Musings on Technology

Sunday, September 30, 2018

research project - composite metrics for patching

I wrote a blog post over on Linkedin about reworking metrics, and that got me down a path of research that I'm going to sketch out here.

1) Ansible playbook to auto-generate uptime and last patch status.

2) Greenbone scan data for CVE

some kind of mashing of those two datasets together.

Publish results.

Friday, September 14, 2018

Clocks

Linkedin article I wrote.

Poor articulation of clock metaphor for analysis of business processes with an eye to focusing autoamtion efforts.

Wednesday, May 23, 2018

Tidbit for the day

I saw this on Reddit the other day as I was keeping myself updated:

If I ever look busy, it's because you're having a bad day.

This was in response to someone's manager making the comment that they were "slacking off" because they didn't look busy.

That's the thing.

Operations should be visible and appreciated for not having a bad day, as much as the 'hero' culture disproportionately rewards those who are most visible during periods of high stress.

I propose a variant of "This workplace has gone days without an accident" to "This team has gone { hours || days } without a major incident" as a measure of how well things are run.

Tuesday, May 22, 2018

Thought for the day

"Technology lifespans are now measured in years, not careers".

Futureproof your career by learning how to learn, not what to learn.

Sunday, April 8, 2018

Pondering

Automation is where it's at.

I do a fair amount of work in automating using existing frameworks, but now is the time to get serious about Ansible and the rest of the world. Network Automation, here I come!

I swear I had something to call this post..

It'll come back to me.

Today, I want to talk about containers. You know, actually, I don't: I want to get back to the topic of Why vs How.

At the office this week, there was quite the blow up about Containers. Sure, it was dressed up as 'evolving our infrastructure", but in my humble opinion, it all got very sideways into a vendor discussion with way more alacrity than I'm accustomed to, even though the company I work for is terribly adept at focusing on technology.

The real sin here is that the discussion forgot one really important thing: the technology doesn't exist for no reason. The technology doesn't exist in and of itself, the technology exists to solve a problem that you have, not to make one.

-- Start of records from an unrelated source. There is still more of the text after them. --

**src/hw/mips_pkg.sv**
```systemverilog
`default_nettype none

package mips_pkg;

	// --------------------------------------------------
	// Widths and sizes
	// --------------------------------------------------
	localparam int DATA_W     = 32;
	localparam int REG_ADDR_W = 5;
	localparam int REG_COUNT  = 32;
	localparam int DMEM_DEPTH = 256; // Words

	localparam logic [DATA_W-1:0] RESET_PC = 32'h00400000;

	typedef logic [DATA_W-1:0]     word_t;     // PC, instruction, operand, result
	typedef logic [REG_ADDR_W-1:0] reg_addr_t;

	// ALU operation carried down the pipe
	typedef enum logic [2:0] {
		ALU_ADD = 3'd0,
		ALU_SUB = 3'd1,
		ALU_AND = 3'd2,
		ALU_OR  = 3'd3,
		ALU_SLT = 3'd4
	} alu_op_e;

	// --------------------------------------------------
	// Major opcodes, instr[31:26]
	// --------------------------------------------------
	localparam logic [5:0] OPC_RTYPE = 6'h00;
	localparam logic [5:0] OPC_BEQ   = 6'h04;
	localparam logic [5:0] OPC_ADDI  = 6'h08;
	localparam logic [5:0] OPC_LW    = 6'h23;
	localparam logic [5:0] OPC_SW    = 6'h2b;

	// R-type function codes, instr[5:0]
	localparam logic [5:0] FN_ADD = 6'h20;
	localparam logic [5:0] FN_SUB = 6'h22;
	localparam logic [5:0] FN_AND = 6'h24;
	localparam logic [5:0] FN_OR  = 6'h25;
	localparam logic [5:0] FN_SLT = 6'h2a;

endpackage

`default_nettype wire

```
**src/hw/mips_fetch.sv**
```systemverilog
`timescale 1ns/1ps
`default_nettype none

module mips_fetch (
	input  wire logic           clk,
	input  wire logic           arst_n,
	input  wire logic           branch_taken,
	input  wire mips_pkg::word_t branch_target,
	input  wire mips_pkg::word_t imem_data,
	output mips_pkg::word_t     imem_addr,
	output mips_pkg::word_t     pc_d,
	output mips_pkg::word_t     instr_d
);

	mips_pkg::word_t pc;
	mips_pkg::word_t pc_next;

	assign imem_addr = pc;
	assign pc_next   = branch_taken ? branch_target : pc + 32'd4; // Redirect from execute

	always_ff @(posedge clk or negedge arst_n) begin
		if (!arst_n) begin
			pc      <= mips_pkg::RESET_PC;
			instr_d <= '0; // All zero word decodes as a nop
		end else begin
			pc      <= pc_next;
			instr_d <= branch_taken ? '0 : imem_data; // Squash wrong-path fetch
		end
	end

	always_ff @(posedge clk) begin
		pc_d <= pc;
	end

	pc_aligned: assert property (@(posedge clk) disable iff (!arst_n) pc[1:0] == 2'b00)
		else $error("fetch PC not word aligned: %h", pc);

endmodule

`default_nettype wire

```
**config.mk**
```make
export PLATFORM = sky130hd
export DESIGN_NAME = mips_fetch
export DESIGN_NICKNAME = d
export VERILOG_FILES = /design/src/hw/mips_pkg.sv /design/src/hw/mips_fetch.sv
export SDC_FILE = /design/constraint.sdc
export NUM_CORES = 1
export LEC_CHECK = 0
export ABC_CLOCK_PERIOD_IN_PS = 2300
export BUFFER_PORTS_ARGS = -buffer_cell sky130_fd_sc_hd__buf_2
export CAP_MARGIN = 20
export CORE_AREA = 10 10 111 113
export CTS_CLUSTER_DIAMETER = 120
export DETAILED_ROUTE_END_ITERATION = 7
export DIE_AREA = 0 0 121 123
export PLACE_DENSITY = 0.6
export SLEW_MARGIN = 40
export SYNTH_ARGS = -nofsm -noshare
export SYNTH_HDL_FRONTEND = slang
export SYNTH_SLANG_ARGS = --single-unit
```
**constraint.sdc**
```tcl
create_clock -name clk -period 2.3 [get_ports clk]
set_input_delay 0.23 -clock clk [delete_from_list [all_inputs] [get_ports clk]]
set_output_delay 0.23 -clock clk [all_outputs]
set_load 0.03 [all_outputs]
```
==> reports/qor_table.md, run 1 <==
| Step | Item | Reported |
|:---|:---|:---|
| synth | Number of synthesized register bits | 96 |
| clock tree | Number of gates given a new drive strength after cts | 0 |
| clock tree | Max Root-Sink Buffers | 2 |
| worst setup path | Startpoint kind of the worst setup timing path | flip-flop |
| grt | First-pass GRT wire length | 15,450 µm |
| final layout | Number of diodes | 0 |
| pwr | Switching fraction of total power | 0.3060 |
| routing | Final routed wirelength across all metal layers | 9912 µm |
| placed design | Quantity of I/O buffers inserted on ports | 162 |
| final layout | Summed area of non-filler cells in the final layout | 0.004651 mm² |
| routing | DRT antenna net count | 0 |
| routing | Sum of routed wire segments on met1 | 4068 µm |
| final layout | Share of post-route cells with drive strength above 1 | 0.4242 |
| synth | Average footprint of a synthesized cell | 11.91 µm² |
| synth | Count leader, synth | dfrtp_1 |
| pwr | Reported leakage power | 2.226 nW |
| floorplanning | Effective utilization at floorplan | 0.3420 |
| routing | Total DRC errors in the routed layout | 0 |
| worst setup path | Data required time at the worst endpoint | 2.58 ns |
| worst setup path | Flop-to-flop setup slack | 0.31 ns |
| pwr | Combinational share of power | 0.187 |
| synth | Main area contributors after synthesis | dfrtp_1 (45%), dfxtp_1 (18%), nor2b_1 (5.8%), or4_1 (2.6%), xor2_1 (2.5%) |
| sta | Worst-Margin Slew | 0.7027 ns |
| clock tree | Clk root buf | clkbuf_8 |
| synth | Net Count, Synth | 359 |
| final layout | Multi-input gate area in the final layout | 0.001125 mm² |
| routing | Average wire per cell in the routed design | 16.58 µm |
| sta | Clock period minus worst slack | 1.991 ns |
| floorplanning | Die outline height | 123 µm |
| routing | Wire length on met2 | 4525 µm |
| sta | Slew headroom | 0.5310 |
| clock tree | Clock insertion delay at the later pin of the skew report | 0.35 ns |
| synth | Share of Yosys cell area claimed by the top area cell type | 0.4547 |
| placed design | Placed standard-cell area | 0.004428 mm² |
| floorplanning | Area of the die | 0.01488 mm² |
| sta | Hold WS | 0.08250 ns |
| grt | Total overflow reported by the global router | 0 |
| placed design | Detailed placement HPWL | 7657 µm |
| worst setup path | Crit. End Element | flip-flop |
| synth | Prevailing post-synth register cell | dfrtp_1 |
| synth | Number of synthesized flops with an enable pin | 0 |
| final layout | Storage element area | 0.002243 mm² |
| sta | Unrepaired setup endpoints after global routing | no |
| pwr | Max rail drop VDD | 357.2 µV |
| floorplanning | I/O pins | 163 |
| sta | Final cycle utilization of the critical path | 0.8658 |
| placed design | RePlAce Congestion | 0.7821 |
| worst setup path | Category of the critical setup timing path | flip-flop to flip-flop |
| clock tree | H-tree depth reported by CTS | 3 |
| synth | Yosys synthesis warning count | 0 |
| clock tree | TritonCTS clock tree | built |
| grt | Number of antenna violations at the first check in global routing | 0 |
| final layout | Final cell utilization of the core | 0.4587 |
| placed design | Dpl cells | 581 |
| pwr | Internal power contribution | 0.002659 W |
| synth | Yosys top cell by area | dfrtp_1 |
| sta | Final-report max-slew violation count | 0 |
| final layout | Count of filler cells inserted in the layout | 979 |
| pwr | Part of the power in the clock network | 0.311 |
| final layout | Fin cells | 598 |
| pwr | Switching power | 0.001173 W |
| synth | Post-synthesis instance total | 291 |
| grt | Number of global-route vias before repair | 3,013 |
| floorplanning | Num rows | 37 |
| sta | Number of endpoints with negative hold slack in the final report | 0 |
| clock tree | CTS buffer count | 9 |
| routing | Highest layer used for signal routing | met4 |
| routing | Vias per cell | 4.692 |
| pwr | Power density relative to cell area | 824.0 mW/mm² |
| final layout | Number of nets in the layout | 525 |
| sta | Peak clock frequency supported by timing | 502.2 MHz |
| floorplanning | Die X | 121 µm |
| worst hold path | Type of the tightest min-delay check | input port to flip-flop |
| synth | Synthesized area | 0.003467 mm² |
| synth | Fraction of synthesis flops using an asynchronous set or reset pin | 0.6667 |
| sta | Skew final | 0.01458 ns |
| worst setup path | Signal arrival time at the worst endpoint | 2.27 ns |
| sta | Sum of negative setup slack | 0 ns |
| routing | Overall via count from detail_route | 2,806 |
| run | Max-cap viol count | 0 |
| worst setup path | Worst Path Max Fanout | 12 |
| routing | Starting DRT DRC Count | 100 |
| status | Status | finished, final reports clean |
| final layout | Area grow syn2layout | 34.14% |
| synth | Most numerous cell types in the synthesized netlist | dfrtp_1 (63), dfxtp_1 (32), nor2b_1 (32) |
| clock tree | Clock tree sinks | 96 |
| grt | Largest net degree at the start of global routing | 33 |
| routing | Detailed-router iteration count before antenna repair | 5 |
| synth | Sequential cell area fraction in the yosys report | 0.6471 |
| routing | Routed met3 length | 1190 µm |
| grt | All-layer global routing usage | 0.1297 |
| sta | Setup violations, final | 0 |
| clock tree | Clock-pin transition on the worst setup and hold timing paths | 0.10 ns |
| pwr | Sequential power share | 0.502 |
| synth | Distinct cells, synth | 39 |
| floorplanning | Core footprint | 0.01014 mm² |
[per-stage QoR]
stage | setup slack [ns] | power [W]
floorplan | 0.3344 | 0.002387
global route | 0.1868 | 0.004010
CTS | 0.3088 | 0.003888
global placement | 0.4076 | 0.002682
finish | 0.3087 | 0.003832
detailed placement | 0.3413 | 0.002691
[worst max-delay path, stage by stage, from the launching register on]
cell      delay (ns)
dfrtp_1         0.46
and4_4          0.37
nand3b_1        0.33
or4b_1          0.56
a31oi_1         0.18
[flip-flops by register name, indices dropped and copies added, names as in the netlist]
register and count:
imem_addr 32, instr_d 32, pc_d 32
[what timing repair did]
item | 4_1_cts | 5_1_grt
buffers inserted | 0 | 0
hold endpoints to repair | 29 | 0
hold buffers | 1 | 0
[cell families (layout without fill, tap and decap cells)]
group	Yosys count	count (layout)	synth area share
AO/OA/AOI/OAI	42	42	0.07867
XOR/XNOR	13	13	0.03284
adder cells (fa/ha/maj)	1	1	0.003608
buffers and inverters	21	192	0.02851
flip-flops	96	96	0.6471
multiplexers	3	3	0.009743
AND/OR/NAND/NOR	115	115	0.1996
[layout by cell type (no fill, tap or decap), types with 3 or more instances in the layout]
master | synthesis | layout
dfrtp_1 | 63 | 63
nor2_1 | 11 | 11
buf_4 | 3 | 8
and4_1 | 3 | 3
nor2b_1 | 32 | 32
nand2_1 | 21 | 21
xnor2_1 | 3 | 3
mux2_2 | 3 | 3
xor2_1 | 10 | 10
a31oi_1 | 11 | 11
nand3_1 | 12 | 12
clkbuf_8 | 0 | 9
dfxtp_1 | 32 | 32
o31a_1 | 4 | 4
nand4_1 | 6 | 6
o21ai_0 | 7 | 7
buf_2 | 1 | 162
or4_1 | 12 | 12
o31ai_1 | 10 | 10
o21ai_1 | 7 | 7
inv_1 | 5 | 5
[power by group through the flow]
stage	registers, W	logic (W)	clock network [W]
CTS	0.00193	0.000732	0.00123
finish	0.00193	0.000716	0.00119
detailed placement	0.00196	0.000729	0
floorplan	0.00224	0.000152	0
global route	0.00195	0.000774	0.00129
global placement	0.00195	0.000727	0
[final timing paths]
kind,to,startpoint,depth (start not counted)
worst max-delay path,imem_addr[31]$_DFF_PN0_,imem_addr[6]$_DFF_PN0_,4
worst min register to register,pc_d[0]$_DFF_P_,imem_addr[0]$_DFFE_PN0P_,0
worst max register to register,imem_addr[31]$_DFF_PN0_,imem_addr[6]$_DFF_PN0_,4
max in group asynchronous,imem_addr[3]$_DFF_PN0_,arst_n,3
min in group asynchronous,instr_d[28]$_DFF_PN0_,arst_n,2
worst min-delay path,imem_addr[5]$_DFF_PN0_,branch_target[5],3
[final cells by class]
cell class | instances | area share
sequential | 96 | 0.4824
multi-input combinational | 174 | 0.2419
timing repair buffer | 171 | 0.1894
tap | 136 | 0.03659
clock buffer | 11 | 0.02825
clock inverter | 5 | 0.01749
inverter | 5 | 0.004036
[layer usage]
metal,GRT usage,vias to the layer above
li1,-,1345
met1,0.1463,1322
met2,0.2044,126
met3,0.07247,13
met4,0.04374,0
met5,0,-
Note: power is estimated with default switching activity, not from simulation.
==> run 2, diff against run 1 <==
ABC_CLOCK_PERIOD_IN_PS = 2600   (was 2300)
clock period = 2.6 ns   (was 2.3 ns; I/O delays follow)
==> run 2 against run 1 <==
Effect of this change: count of clock-buffer cells in the layout did not move; clock skew fell by 0.0060 ns; sequential cell count did not move; largest cell class unchanged.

This really is the recurring theme of my life, and I'm really getting tired of having the same arguments over and over. So, in the spirit on having this argument over and over:

Containers are a how. They are not a why.

Determining the Why that leads you to implement containers is vital.

If you don't appreciate the Why that gets you to containers, you're basically magnifying your underlying problems by 100x when you finally have a container farm full of images that you cant' manage. And if you think troubleshooting problems in today's infrastructure is a headache, wait until it's all containerized and therefore opaque to all the tools and techniques you have half-implemented now.

Without appreciating that the reason you have friction in deployments is a COMBINATION of problems that containers PARTIALLY address, you're flying blind.

Don't fly blind. Mountains don't move.
Don't fly only by radar. Mountains can hide behind systems failures.
Don't fly by sight alone. Humans are fallible.

The only safe thing to do is fly with radar, humans, and in daylight, with a plan that reflects the ground you're flying over. Anything else is a recipe for a mountainside perishing.

Events vs incidents

There was quite the discussion last week in the office, and to be honest, it caused a bit of a row. See, there's three camps of people in this world:

1) people who believe you should fix something as early as possibly - the Event People
2) people who believe you should fix something when there's an incident - the Incident People
3) people who want to know what an event or incident is - the Blissfully Unaware People

So the argument, if you can call it that, is around when should you try and fix something? Is it when the event is triggered and caught, or when the incident is created?

I'm firmly of the belief that the incident is the right time, but it took a bit of yelling to get that through. Here's my rationale:

1) an event exists only for a moment in time, and if you try and fix things from an event, you may be fixing something that doesn't exist any more;
2) an event has no record of it ever occuring;
3) once you've tried to fix it, you may well cause a different or allied problem to occur;
4) keeping state on events is Hard;
5) If you have to wait for the incident to be created to dispatch it to a fix agent, you're going to wait a longer amount of time.
6)The incident is the appropriate place to document the unfolding of the fix.
7) An incident gives you a longer-term record that can be used for trending and analysis.

[I wrote the above way back in 2016, everything from this point forward is new]

Even after 2 years of thinking and analysis and real-life view, I still take the same view. The point isn't really whether it's incident or event: the point is that there needs to be a way to track, over time, what happens in your infrastructure so taht you can make it better - application or otherwise.

Does any of this change in a [insert term du jour of today here] world? I don't believe so. I think the only thing that changes is whether a human looks at the incident or not, or whether an AI does.